この最先端のオフィスとコワーキングスペースが日本初上陸。森ビルの虎ノ門ヒルズビジネスタワーに日本最大のイノベーションセンターかつ、国内最大級のスタートアップハブとして2020年10月にオープンした。

スタートアップ企業は、圧倒的リーズナブルな資金でビジネスを立ち上げることができ、広範囲にわたるネットワークを楽しむことが可能だ。また、定期的に開催されるイベントや企画では、スタートアップ企業と東京都内の有力企業をコネクトし、さらには日本の大手企業、加えて世界的な大企業とのコラボレーションの機会までも創出する。

CIC Tokyoは世界につながるイノベーション発進基地である。よって日本のスタートアップの海外進出のための情報収集、情報発信の場、日本の大手企業への情報発信やコネクション創出の場。または海外企業のアジア進出の拠点として。その活用の幅、メリットは非常に大きいと考えられる。



欧州企業とのコラボレーションに向けての提言

(Trusted株式会社)

欧州に特化したスタートアップ情報提供および日本企業と欧州企業の効果的なコラボレーション機会提供を支援するTrusted株式会社CEO Fariza Abidovaは、オープンイノベーションプロジェクトを成功させるための確固たるフレームワークについて下記の提言を行った。

Trusted社がイベント後に行ったアンケート調査では、驚くべき数字が出た。66人の回答者のうち90%がオープンイノベーションプロジェクトを始めたいと回答したものの、その準備ができていると回答したのは僅か5%に留まったのだ。オープンイノベーションのビジネスプランを開発するための基本的なステップはもちろん、適切な専門家チームの編成、そして適切な予算の確保と現実的なタイムラインのプランニングが必須である。また、コラボレーションで目的の結果が得られない場合に備えて、緊急対応(プランB)についても事前準備しておくことも必要であると述べた。

さらに、欧州企業と日本企業は素晴らしいパートナーとして国境を超えた相乗効果の高いコラボレーションが実現できると言う。

その理由は両者の文化には「モノ造り」の考え方がベースにあることから、細部にまで注意を払って計画を立てるため、長期的なプロジェクトを高い成功率で実現することが可能なのだ。

にもかかわらず、両者は未だ親密な関係には至っていない。それは欧州といっても多くの国があり、情報が膨大すぎるため、どの情報をピックアップすべきかに迷い、実際のコミュニケーションに至るまで時間がかかりすぎてしまっているからだ。

よって、効率の良いハイクオリティな自社に合った欧州スタートアップのピックアップから始めることを推奨する。



日本と北欧諸国のコラボレーションによる新たなイノベーションの幕開け

(Nordic Innovation House・Innovation Lab Asia)


北欧スタートアップエコシステムの紹介


Nordic Innovation HouseInnovation Lab Asiaによると、北欧諸国と日本の間には潜在的なニーズの一致が見られるという。
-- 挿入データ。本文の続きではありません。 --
**src/rtl/obgov_pkg.sv**
```systemverilog
package obgov_pkg;

    // Stream and configuration port widths
    localparam int IN_DATA_W  = 64;
    localparam int OUT_DATA_W = 32;
    localparam int CFG_IDX_W  = 3;
    localparam int CFG_DATA_W = 15;

    // Field widths
    localparam int CENTER_W = 16;
    localparam int SIZE_W   = 13;
    localparam int DIST_W   = 15;
    localparam int SPEED_W  = 10;
    localparam int SCORE_W  = 17;
    localparam int PT_W     = 18;   // point coordinate in half-cm
    localparam int STEP_W   = 5;

    localparam logic [SCORE_W-1:0] NO_OBSTACLE = 17'd99900;

    // Rectangle bounds in half-cm
    localparam logic signed [PT_W-1:0] FB_NEAR_H       = 18'sd660;
    localparam logic signed [PT_W-1:0] FB_FAR_H        = 18'sd3660;
    localparam logic signed [PT_W-1:0] FB_HALFW_H      = 18'sd300;
    localparam logic signed [PT_W-1:0] FB_ACROSS_MIN_H = 18'sd260;
    localparam logic signed [PT_W-1:0] LR_NEAR_H       = 18'sd320;
    localparam logic signed [PT_W-1:0] LR_FAR_H        = 18'sd3320;
    localparam logic signed [PT_W-1:0] LR_HALFW_H      = 18'sd650;
    localparam logic signed [PT_W-1:0] LR_ACROSS_MIN_H = 18'sd400;

    // Configuration register indexes
    localparam logic [CFG_IDX_W-1:0] CFG_REGION_DIRECTION = 3'd0;
    localparam logic [CFG_IDX_W-1:0] CFG_FAR_DISTANCE     = 3'd1;
    localparam logic [CFG_IDX_W-1:0] CFG_FAR_SPEED        = 3'd2;
    localparam logic [CFG_IDX_W-1:0] CFG_NEAR_DISTANCE    = 3'd3;
    localparam logic [CFG_IDX_W-1:0] CFG_NEAR_SPEED       = 3'd4;

    typedef enum logic [2:0] {
        OP_NOP,
        OP_ACCEPT,
        OP_POINT,
        OP_SCORE,
        OP_MUL,
        OP_DIV_INIT,
        OP_DIV_STEP,
        OP_FINISH
    } op_t;

    typedef enum logic [2:0] {
        COND_NONE,
        COND_ALWAYS,
        COND_NO_INPUT,
        COND_NO_BOX,
        COND_NOT_LAST,
        COND_DIV_MORE,
        COND_OUT_BUSY
    } cond_t;

    typedef enum logic [1:0] {
        CF_ZERO,
        CF_POS,
        CF_NEG
    } coef_t;

    typedef struct packed {
        op_t               op;
        coef_t             kx;
        coef_t             ky;
        cond_t             cond;
        logic [STEP_W-1:0] target;
    } ctrl_t;

    typedef struct packed {
        logic in_valid;
        logic box_valid;
        logic last;
        logic div_more;
        logic out_busy;
    } status_t;

    typedef struct packed {
        logic [1:0]         region_direction;
        logic [DIST_W-1:0]  far_distance;
        logic [SPEED_W-1:0] far_speed;
        logic [DIST_W-1:0]  near_distance;
        logic [SPEED_W-1:0] near_speed;
    } cfg_t;

endpackage

```
**src/rtl/obgov_seq.sv**
```systemverilog
module obgov_seq (
    input  logic            clk,
    input  logic            rst_n,
    input  obgov_pkg::status_t status,
    output obgov_pkg::ctrl_t   ctrl
);
    import obgov_pkg::*;

    localparam logic [STEP_W-1:0] S_IDLE   = 5'd0;
    localparam logic [STEP_W-1:0] S_FRAME  = 5'd20;
    localparam logic [STEP_W-1:0] S_DIV    = 5'd23;
    localparam logic [STEP_W-1:0] S_WAIT   = 5'd24;
    localparam logic [STEP_W-1:0] S_LAST   = 5'd25;

    function automatic ctrl_t cw(op_t op, coef_t kx, coef_t ky, cond_t cond,
                                 logic [STEP_W-1:0] target);
        ctrl_t c;
        c.op     = op;
        c.kx     = kx;
        c.ky     = ky;
        c.cond   = cond;
        c.target = target;
        return c;
    endfunction

    // Microprogram: two steps per sample point, one per quotient bit
    function automatic ctrl_t ucode(logic [STEP_W-1:0] step);
        ctrl_t c;
        case (step) inside
            5'd0:  c = cw(OP_ACCEPT,   CF_ZERO, CF_ZERO, COND_NO_INPUT, S_IDLE);
            5'd1:  c = cw(OP_NOP,      CF_ZERO, CF_ZERO, COND_NO_BOX,   S_FRAME);
            5'd2:  c = cw(OP_POINT,    CF_NEG,  CF_NEG,  COND_NONE,     S_IDLE);
            5'd4:  c = cw(OP_POINT,    CF_NEG,  CF_ZERO, COND_NONE,     S_IDLE);
            5'd6:  c = cw(OP_POINT,    CF_NEG,  CF_POS,  COND_NONE,     S_IDLE);
            5'd8:  c = cw(OP_POINT,    CF_ZERO, CF_NEG,  COND_NONE,     S_IDLE);
            5'd10: c = cw(OP_POINT,    CF_ZERO, CF_ZERO, COND_NONE,     S_IDLE);
            5'd12: c = cw(OP_POINT,    CF_ZERO, CF_POS,  COND_NONE,     S_IDLE);
            5'd14: c = cw(OP_POINT,    CF_POS,  CF_NEG,  COND_NONE,     S_IDLE);
            5'd16: c = cw(OP_POINT,    CF_POS,  CF_ZERO, COND_NONE,     S_IDLE);
            5'd18: c = cw(OP_POINT,    CF_POS,  CF_POS,  COND_NONE,     S_IDLE);
            5'd3, 5'd5, 5'd7, 5'd9, 5'd11, 5'd13, 5'd15, 5'd17, 5'd19:
                   c = cw(OP_SCORE,    CF_ZERO, CF_ZERO, COND_NONE,     S_IDLE);
            5'd20: c = cw(OP_NOP,      CF_ZERO, CF_ZERO, COND_NOT_LAST, S_IDLE);
            5'd21: c = cw(OP_MUL,      CF_ZERO, CF_ZERO, COND_NONE,     S_IDLE);
            5'd22: c = cw(OP_DIV_INIT, CF_ZERO, CF_ZERO, COND_NONE,     S_IDLE);
            5'd23: c = cw(OP_DIV_STEP, CF_ZERO, CF_ZERO, COND_DIV_MORE, S_DIV);
            5'd24: c = cw(OP_NOP,      CF_ZERO, CF_ZERO, COND_OUT_BUSY, S_WAIT);
            5'd25: c = cw(OP_FINISH,   CF_ZERO, CF_ZERO, COND_ALWAYS,   S_IDLE);
            default: c = cw(OP_NOP,    CF_ZERO, CF_ZERO, COND_ALWAYS,   S_IDLE);
        endcase
        return c;
    endfunction

    logic [STEP_W-1:0] step_reg;
    logic [STEP_W-1:0] step_next;
    logic              jump;

    assign ctrl = ucode(step_reg);

    always_comb
    begin
        unique case (ctrl.cond)
            COND_NONE:     jump = 1'b0;
            COND_ALWAYS:   jump = 1'b1;
            COND_NO_INPUT: jump = !status.in_valid;
            COND_NO_BOX:   jump = !status.box_valid;
            COND_NOT_LAST: jump = !status.last;
            COND_DIV_MORE: jump = status.div_more;
            COND_OUT_BUSY: jump = status.out_busy;
            default:       jump = 1'b1;
        endcase
        step_next = jump ? ctrl.target : step_reg + 5'd1;
    end

    always_ff @(posedge clk or negedge rst_n)
    begin
        if (!rst_n)
        begin
            step_reg <= S_IDLE;
        end
        else
        begin
            step_reg <= step_next;
        end
    end

`ifndef SYNTH
    a_step_range: assert property (@(posedge clk) disable iff (!rst_n)
        step_reg <= S_LAST)
        else $error("step counter left the program");

    a_finish_returns: assert property (@(posedge clk) disable iff (!rst_n)
        step_reg == S_LAST |=> step_reg == S_IDLE)
        else $error("finish step did not return to idle");

    a_accept_advances: assert property (@(posedge clk) disable iff (!rst_n)
        (step_reg == S_IDLE && status.in_valid) |=> step_reg == 5'd1)
        else $error("accepted transaction did not start the program");
`endif

endmodule

```
**src/rtl/obgov_dp.sv**
```systemverilog
module obgov_dp (
    input  logic                                clk,
    input  logic                                rst_n,
    input  obgov_pkg::ctrl_t                    ctrl,
    input  obgov_pkg::cfg_t                     cfg,
    input  logic                                s_tvalid,
    input  logic [obgov_pkg::IN_DATA_W-1:0]     s_tdata,
    input  logic                                s_tlast,
    input  logic                                s_tuser,
    output logic                                m_tvalid,
    input  logic                                m_tready,
    output logic [obgov_pkg::OUT_DATA_W-1:0]    m_tdata,
    output obgov_pkg::status_t                  status
);
    import obgov_pkg::*;

    // Latched item
    logic signed [CENTER_W-1:0] cx_reg, cy_reg;
    logic [SIZE_W-1:0]          sx_reg, sy_reg;
    logic                       box_reg, last_reg;

    // Point and score
    logic signed [PT_W-1:0]     px_reg, py_reg, px_next, py_next;
    logic [SCORE_W-1:0]         min_reg, min_next;

    // Speed interpolation
    logic                       ge_far_reg, le_near_reg;
    logic [DIST_W-1:0]          den_reg;
    logic signed [26:0]         prod_reg;
    logic                       neg_reg;
    logic [DIST_W-1:0]          rem_reg, rem_next;
    logic [SPEED_W-1:0]         quo_reg, quo_next;
    logic [3:0]                 cnt_reg;

    // Output register
    logic                       out_valid_reg;
    logic [SCORE_W-1:0]         out_score_reg;
    logic [SPEED_W-1:0]         out_speed_reg;
    logic                       out_seen_reg;

    logic accept;
    logic fire;

    assign accept = (ctrl.op == OP_ACCEPT) && s_tvalid;
    assign fire   = (ctrl.op == OP_FINISH);

    function automatic logic signed [PT_W-1:0] offset(coef_t k, logic [SIZE_W-1:0] s);
        logic signed [PT_W-1:0] v;
        v = $signed({5'b0, s});
        case (k)
            CF_POS:  return v;
            CF_NEG:  return -v;
            default: return '0;
        endcase
    endfunction

    // Point generation
    always_comb
    begin
        px_next = $signed({cx_reg[CENTER_W-1], cx_reg, 1'b0}) + offset(ctrl.kx, sx_reg);
        py_next = $signed({cy_reg[CENTER_W-1], cy_reg, 1'b0}) + offset(ctrl.ky, sy_reg);
    end

    // Region test and score of the held point
    logic signed [PT_W-1:0] along_src, across_src, a_pos, across_abs;
    logic signed [PT_W-1:0] near_h, far_h, halfw_h, amin_h, along_full;
    logic                   in_rect;
    logic [11:0]            along;
    logic [10:0]            across;
    logic [12:0]            score2;
    logic [11:0]            score;

    always_comb
    begin
        along_src  = cfg.region_direction[1] ? py_reg : px_reg;
        across_src = cfg.region_direction[1] ? px_reg : py_reg;
        a_pos      = cfg.region_direction[0] ? -along_src : along_src;
        near_h     = cfg.region_direction[1] ? LR_NEAR_H : FB_NEAR_H;
        far_h      = cfg.region_direction[1] ? LR_FAR_H : FB_FAR_H;
        halfw_h    = cfg.region_direction[1] ? LR_HALFW_H : FB_HALFW_H;
        amin_h     = cfg.region_direction[1] ? LR_ACROSS_MIN_H : FB_ACROSS_MIN_H;
        in_rect    = (a_pos >= near_h) && (a_pos <= far_h)
                  && (across_src >= -halfw_h) && (across_src <= halfw_h);
        along_full = a_pos - near_h;
        along      = along_full[11:0];
        across_abs = (across_src < 0) ? -across_src : across_src;
        across     = (across_abs < amin_h) ? 11'd0 : across_abs[10:0];
        score2     = {1'b0, along} + {1'b0, across, 1'b0};
        score      = score2[12:1];
    end

    // Division step
    logic [DIST_W:0] trial;
    logic            take;
    always_comb
    begin
        trial    = {rem_reg, quo_reg[SPEED_W-1]};
        take     = trial >= {1'b0, den_reg};
        rem_next = take ? DIST_W'(trial - {1'b0, den_reg}) : trial[DIST_W-1:0];
        quo_next = {quo_reg[SPEED_W-2:0], take};
    end

    // Speed selection at finish
    logic [SPEED_W:0]   interp;
    logic [SPEED_W-1:0] speed;
    always_comb
    begin
        if (neg_reg)
        begin
            interp = {1'b0, cfg.near_speed}
                   - ({1'b0, quo_reg} + {{SPEED_W{1'b0}}, (rem_reg != '0)});
        end
        else
        begin
            interp = {1'b0, cfg.near_speed} + {1'b0, quo_reg};
        end
        if (ge_far_reg)
        begin
            speed = cfg.far_speed;
        end
        else if (le_near_reg)
        begin
            speed = cfg.near_speed;
        end
        else
        begin
            speed = interp[SPEED_W-1:0];
        end
    end

    always_comb
    begin
        min_next = min_reg;
        if (ctrl.op == OP_SCORE && in_rect && ({5'b0, score} < min_reg))
        begin
            min_next = {5'b0, score};
        end
        else if (fire)
        begin
            min_next = NO_OBSTACLE;
        end
    end

    // Payload registers
    logic [DIST_W-1:0]  dd;
    logic signed [10:0] ds;
    logic [26:0]        mag;
    assign dd  = min_reg[DIST_W-1:0] - cfg.near_distance;
    assign ds  = $signed({1'b0, cfg.far_speed}) - $signed({1'b0, cfg.near_speed});
    assign mag = prod_reg[26] ? 27'(-prod_reg) : prod_reg;

    always_ff @(posedge clk)
    begin
        if (accept)
        begin
            cx_reg   <= $signed(s_tdata[15:0]);
            cy_reg   <= $signed(s_tdata[31:16]);
            sx_reg   <= s_tdata[44:32];
            sy_reg   <= s_tdata[57:45];
            box_reg  <= s_tuser;
            last_reg <= s_tlast;
        end
        if (ctrl.op == OP_POINT)
        begin
            px_reg <= px_next;
            py_reg <= py_next;
        end
        if (ctrl.op == OP_MUL)
        begin
            ge_far_reg  <= min_reg >= {2'b0, cfg.far_distance};
            le_near_reg <= min_reg <= {2'b0, cfg.near_distance};
            den_reg     <= cfg.far_distance - cfg.near_distance;
            prod_reg    <= $signed({1'b0, dd}) * ds;
        end
        if (ctrl.op == OP_DIV_INIT)
        begin
            neg_reg <= prod_reg[26];
            rem_reg <= mag[24:10];
            quo_reg <= mag[9:0];
        end
        if (ctrl.op == OP_DIV_STEP)
        begin
            rem_reg <= rem_next;
            quo_reg <= quo_next;
        end
        if (fire)
        begin
            out_score_reg <= min_reg;
            out_speed_reg <= speed;
            out_seen_reg  <= (min_reg != NO_OBSTACLE);
        end
    end

    // Control registers
    always_ff @(posedge clk or negedge rst_n)
    begin
        if (!rst_n)
        begin
            min_reg       <= NO_OBSTACLE;
            cnt_reg       <= '0;
            out_valid_reg <= 1'b0;
        end
        else
        begin
            min_reg <= min_next;
            if (ctrl.op == OP_DIV_INIT)
            begin
                cnt_reg <= 4'd9;
            end
            else if (ctrl.op == OP_DIV_STEP && cnt_reg != '0)
            begin
                cnt_reg <= cnt_reg - 4'd1;
            end
            if (fire)
            begin
                out_valid_reg <= 1'b1;
            end
            else if (m_tready)
            begin
                out_valid_reg <= 1'b0;
            end
        end
    end

    assign m_tvalid = out_valid_reg;
    assign m_tdata  = {4'b0, out_seen_reg, out_speed_reg, out_score_reg};

    assign status.in_valid  = s_tvalid;
    assign status.box_valid = box_reg;
    assign status.last      = last_reg;
    assign status.div_more  = (cnt_reg != '0);
    assign status.out_busy  = out_valid_reg && !m_tready;

`ifndef SYNTH
    a_min_bound: assert property (@(posedge clk) disable iff (!rst_n)
        min_reg <= NO_OBSTACLE)
        else $error("running minimum above no-obstacle value");

    a_min_cleared: assert property (@(posedge clk) disable iff (!rst_n)
        fire |=> min_reg == NO_OBSTACLE)
        else $error("running minimum not cleared after frame result");

    a_result_shown: assert property (@(posedge clk) disable iff (!rst_n)
        fire |=> m_tvalid)
        else $error("frame result not presented");

    a_finish_free: assert property (@(posedge clk) disable iff (!rst_n)
        fire |-> !(out_valid_reg && !m_tready))
        else $error("result overwrote a pending transaction");
`endif

endmodule

```
**src/rtl/obstacle_box_speed_governor.sv**
```systemverilog
// Obstacle box speed governor. Each input transaction carries at most one
// obstacle box (tuser = box present, tlast = end of frame); nine sample points
// of the box are tested against the detection rectangle chosen by
// region_direction and the smallest score (along + 2 * across) / 2 is kept. On a
// frame end one result transaction gives that minimum (99900 when empty), a
// speed limit interpolated between the near and far settings, and a seen
// flag; the minimum then clears. A microprogrammed sequencer drives the
// datapath: two steps per sample point and one step per quotient bit of the
// 10-bit interpolation divide. The output register decouples the sides: new
// input is accepted while a result waits, and the finish step stalls only if
// a previous result is still pending. Configure only while the block is idle.
module obstacle_box_speed_governor (
    input  logic                                clk,
    input  logic                                rst_n,
    input  logic                                s_tvalid,
    output logic                                s_tready,
    // [15:0] box_center_x, [31:16] box_center_y, [44:32] box_size_x,
    // [57:45] box_size_y, [63:58] zero
    input  logic [obgov_pkg::IN_DATA_W-1:0]     s_tdata,
    input  logic                                s_tlast,   // frame_end
    input  logic                                s_tuser,   // box_valid
    output logic                                m_tvalid,
    input  logic                                m_tready,
    // [16:0] nearest_score, [26:17] speed_limit, [27] obstacle_seen, [31:28] zero
    output logic [obgov_pkg::OUT_DATA_W-1:0]    m_tdata,
    input  logic                                cfg_valid,
    output logic                                cfg_ready,
    input  logic [obgov_pkg::CFG_IDX_W-1:0]     cfg_index,
    input  logic [obgov_pkg::CFG_DATA_W-1:0]    cfg_data
);
    import obgov_pkg::*;

    cfg_t    cfg_reg;
    ctrl_t   ctrl;
    status_t status;
    logic    cfg_we;

    assign cfg_ready = 1'b1;
    assign cfg_we    = cfg_valid && cfg_ready;
    assign s_tready  = (ctrl.op == OP_ACCEPT);

    always_ff @(posedge clk or negedge rst_n)
    begin
        if (!rst_n)
        begin
            cfg_reg.region_direction <= 2'd0;
            cfg_reg.far_distance     <= 15'd1500;
            cfg_reg.far_speed        <= 10'd300;
            cfg_reg.near_distance    <= 15'd250;
            cfg_reg.near_speed       <= 10'd0;
        end
        else if (cfg_we)
        begin
            unique case (cfg_index)
                CFG_REGION_DIRECTION: cfg_reg.region_direction <= cfg_data[1:0];
                CFG_FAR_DISTANCE:     cfg_reg.far_distance     <= cfg_data;
                CFG_FAR_SPEED:        cfg_reg.far_speed        <= cfg_data[SPEED_W-1:0];
                CFG_NEAR_DISTANCE:    cfg_reg.near_distance    <= cfg_data;
                CFG_NEAR_SPEED:       cfg_reg.near_speed       <= cfg_data[SPEED_W-1:0];
                default: ;
            endcase
        end
    end

    obgov_seq u_seq (
        .clk    (clk),
        .rst_n  (rst_n),
        .status (status),
        .ctrl   (ctrl)
    );

    obgov_dp u_dp (
        .clk      (clk),
        .rst_n    (rst_n),
        .ctrl     (ctrl),
        .cfg      (cfg_reg),
        .s_tvalid (s_tvalid),
        .s_tdata  (s_tdata),
        .s_tlast  (s_tlast),
        .s_tuser  (s_tuser),
        .m_tvalid (m_tvalid),
        .m_tready (m_tready),
        .m_tdata  (m_tdata),
        .status   (status)
    );

endmodule

```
その理由は、一方はヘルステックイノベーションのホットスポットであり、もう一方はまさにそれを切実に必要としている国だからだ。

北欧諸国とはスカンジナビア諸国(デンマーク、スウェーデン、ノルウェー)のほか、フィンランド、アイスランド、エストニアなどを含むエリアを指すが、このエリアには多様なスタートアップエコシステムが存在し、同時にユニコーン企業の出現数が圧倒的に多いという特徴をもつ。

このエリアにおけるスタートアップおよびユニコーン企業出現のクラスターが、北欧のヘルステック・オープンイノベーションのリーダーとしての地位を確立した。HealthTech Hub Copenhagenの発表によると、これは主に以下3つの要因によってもたらされたという。

・北欧の医療提供者は、スタートアップであっても、イノベーションのトライアルを実施することにオープンである。

・人材獲得と資金調達の面で強いアカデミックな環境がある。

・スタートアップに株式を手放すことを強制しないNon-dilutiveな資金調達手法が推奨されている。



ヘルステック産業規模はさらに拡大

一方、世界で最も高齢化が進んでいる日本では、患者の生活をより快適にし、医療制度を楽にするイノベーションを取り入れたいと考えている。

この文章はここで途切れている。